[Records drawn from a dataset]
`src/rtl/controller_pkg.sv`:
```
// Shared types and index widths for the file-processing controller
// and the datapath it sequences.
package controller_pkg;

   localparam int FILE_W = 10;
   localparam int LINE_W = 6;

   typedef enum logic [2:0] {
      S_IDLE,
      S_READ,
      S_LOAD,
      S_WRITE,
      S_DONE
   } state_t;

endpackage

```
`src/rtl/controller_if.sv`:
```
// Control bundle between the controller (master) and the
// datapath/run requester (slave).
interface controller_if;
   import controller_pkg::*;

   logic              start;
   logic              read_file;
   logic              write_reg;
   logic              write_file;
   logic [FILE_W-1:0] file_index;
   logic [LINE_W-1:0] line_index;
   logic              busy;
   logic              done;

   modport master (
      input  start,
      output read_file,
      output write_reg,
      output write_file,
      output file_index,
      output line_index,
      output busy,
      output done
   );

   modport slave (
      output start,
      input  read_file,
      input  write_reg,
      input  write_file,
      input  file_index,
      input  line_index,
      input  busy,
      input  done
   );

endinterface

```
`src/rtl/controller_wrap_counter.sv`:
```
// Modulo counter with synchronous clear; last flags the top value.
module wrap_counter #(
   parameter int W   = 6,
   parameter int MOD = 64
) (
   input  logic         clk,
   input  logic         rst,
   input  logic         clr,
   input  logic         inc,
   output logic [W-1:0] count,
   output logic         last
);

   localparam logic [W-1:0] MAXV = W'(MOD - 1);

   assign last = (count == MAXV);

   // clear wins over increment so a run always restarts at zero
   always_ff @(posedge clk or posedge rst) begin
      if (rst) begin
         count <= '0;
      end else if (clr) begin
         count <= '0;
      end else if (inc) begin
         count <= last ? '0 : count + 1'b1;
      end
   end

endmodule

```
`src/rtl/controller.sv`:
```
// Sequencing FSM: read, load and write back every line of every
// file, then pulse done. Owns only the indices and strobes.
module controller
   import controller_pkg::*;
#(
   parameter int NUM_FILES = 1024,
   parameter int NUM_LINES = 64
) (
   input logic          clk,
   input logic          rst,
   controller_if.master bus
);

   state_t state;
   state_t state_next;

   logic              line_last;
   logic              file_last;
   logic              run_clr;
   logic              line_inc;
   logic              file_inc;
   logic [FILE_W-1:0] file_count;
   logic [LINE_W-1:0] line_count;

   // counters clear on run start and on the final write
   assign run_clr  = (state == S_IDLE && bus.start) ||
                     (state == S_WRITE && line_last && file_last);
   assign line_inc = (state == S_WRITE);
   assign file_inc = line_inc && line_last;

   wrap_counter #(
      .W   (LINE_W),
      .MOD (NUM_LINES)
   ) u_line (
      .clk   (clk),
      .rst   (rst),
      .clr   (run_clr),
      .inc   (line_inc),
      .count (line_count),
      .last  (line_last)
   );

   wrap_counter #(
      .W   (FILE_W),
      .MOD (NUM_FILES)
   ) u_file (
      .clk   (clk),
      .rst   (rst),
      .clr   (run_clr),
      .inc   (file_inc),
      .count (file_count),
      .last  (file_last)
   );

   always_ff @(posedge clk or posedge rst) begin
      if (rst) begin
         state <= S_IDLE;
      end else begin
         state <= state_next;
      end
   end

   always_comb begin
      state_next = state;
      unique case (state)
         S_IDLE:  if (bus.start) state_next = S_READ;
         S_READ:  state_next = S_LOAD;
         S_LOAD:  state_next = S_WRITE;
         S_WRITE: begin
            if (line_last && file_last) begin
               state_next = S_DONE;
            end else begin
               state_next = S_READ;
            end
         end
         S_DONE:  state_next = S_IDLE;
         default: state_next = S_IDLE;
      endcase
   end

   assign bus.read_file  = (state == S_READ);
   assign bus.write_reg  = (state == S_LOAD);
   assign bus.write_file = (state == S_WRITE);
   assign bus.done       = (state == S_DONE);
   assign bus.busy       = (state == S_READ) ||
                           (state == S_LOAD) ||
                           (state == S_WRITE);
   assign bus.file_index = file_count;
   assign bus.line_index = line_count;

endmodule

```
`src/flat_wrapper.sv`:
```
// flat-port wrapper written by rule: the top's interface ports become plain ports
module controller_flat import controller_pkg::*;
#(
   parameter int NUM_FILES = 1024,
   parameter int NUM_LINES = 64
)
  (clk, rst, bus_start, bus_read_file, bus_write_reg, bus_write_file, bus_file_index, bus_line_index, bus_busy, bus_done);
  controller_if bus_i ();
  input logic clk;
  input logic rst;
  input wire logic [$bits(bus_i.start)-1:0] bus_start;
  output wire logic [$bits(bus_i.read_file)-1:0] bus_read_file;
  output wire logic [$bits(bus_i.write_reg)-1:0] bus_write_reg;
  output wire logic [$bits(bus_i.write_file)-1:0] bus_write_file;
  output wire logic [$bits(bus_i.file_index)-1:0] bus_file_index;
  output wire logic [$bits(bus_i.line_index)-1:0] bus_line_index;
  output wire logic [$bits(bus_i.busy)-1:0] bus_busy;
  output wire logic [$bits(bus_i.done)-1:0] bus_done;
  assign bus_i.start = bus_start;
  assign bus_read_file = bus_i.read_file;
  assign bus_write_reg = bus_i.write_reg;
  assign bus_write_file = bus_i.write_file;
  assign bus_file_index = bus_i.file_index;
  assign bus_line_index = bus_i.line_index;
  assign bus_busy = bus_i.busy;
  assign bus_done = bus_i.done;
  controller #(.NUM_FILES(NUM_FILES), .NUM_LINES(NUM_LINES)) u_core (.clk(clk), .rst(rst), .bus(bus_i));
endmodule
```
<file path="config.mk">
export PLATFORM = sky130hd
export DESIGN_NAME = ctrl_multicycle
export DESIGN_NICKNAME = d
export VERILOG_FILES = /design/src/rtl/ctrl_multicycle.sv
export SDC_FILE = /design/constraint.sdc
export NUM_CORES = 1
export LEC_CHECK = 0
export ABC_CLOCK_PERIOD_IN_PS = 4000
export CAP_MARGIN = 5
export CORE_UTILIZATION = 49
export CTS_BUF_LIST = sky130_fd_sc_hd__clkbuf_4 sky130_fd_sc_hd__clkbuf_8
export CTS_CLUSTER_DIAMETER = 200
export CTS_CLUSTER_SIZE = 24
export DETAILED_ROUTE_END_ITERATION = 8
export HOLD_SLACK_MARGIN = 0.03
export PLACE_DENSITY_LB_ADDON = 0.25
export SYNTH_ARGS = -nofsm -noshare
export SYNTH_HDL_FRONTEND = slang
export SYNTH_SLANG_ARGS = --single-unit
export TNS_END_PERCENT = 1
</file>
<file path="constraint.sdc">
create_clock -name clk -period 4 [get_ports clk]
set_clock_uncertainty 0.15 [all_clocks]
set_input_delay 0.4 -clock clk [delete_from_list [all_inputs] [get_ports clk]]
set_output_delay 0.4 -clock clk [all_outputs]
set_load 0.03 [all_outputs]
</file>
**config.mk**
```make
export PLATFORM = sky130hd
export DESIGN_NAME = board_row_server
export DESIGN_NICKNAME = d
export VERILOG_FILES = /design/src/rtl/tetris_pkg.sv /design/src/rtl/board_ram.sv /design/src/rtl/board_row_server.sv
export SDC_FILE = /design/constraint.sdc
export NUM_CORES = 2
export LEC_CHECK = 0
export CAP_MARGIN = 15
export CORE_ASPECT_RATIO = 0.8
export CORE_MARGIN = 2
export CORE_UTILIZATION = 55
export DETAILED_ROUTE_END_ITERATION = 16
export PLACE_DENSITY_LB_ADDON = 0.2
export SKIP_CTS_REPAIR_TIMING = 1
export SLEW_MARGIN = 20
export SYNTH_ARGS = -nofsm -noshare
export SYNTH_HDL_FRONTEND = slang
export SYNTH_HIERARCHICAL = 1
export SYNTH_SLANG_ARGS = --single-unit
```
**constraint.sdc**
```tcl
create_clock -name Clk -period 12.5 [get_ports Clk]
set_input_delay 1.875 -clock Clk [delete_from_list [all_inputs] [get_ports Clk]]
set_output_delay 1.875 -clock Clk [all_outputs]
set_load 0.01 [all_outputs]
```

▶ TASK ITEM: In the records above, find each line with the word "master" and copy it out.

▶ EXERCISE SOLUTION:
// Control bundle between the controller (master) and the
   modport master (
   controller_if.master bus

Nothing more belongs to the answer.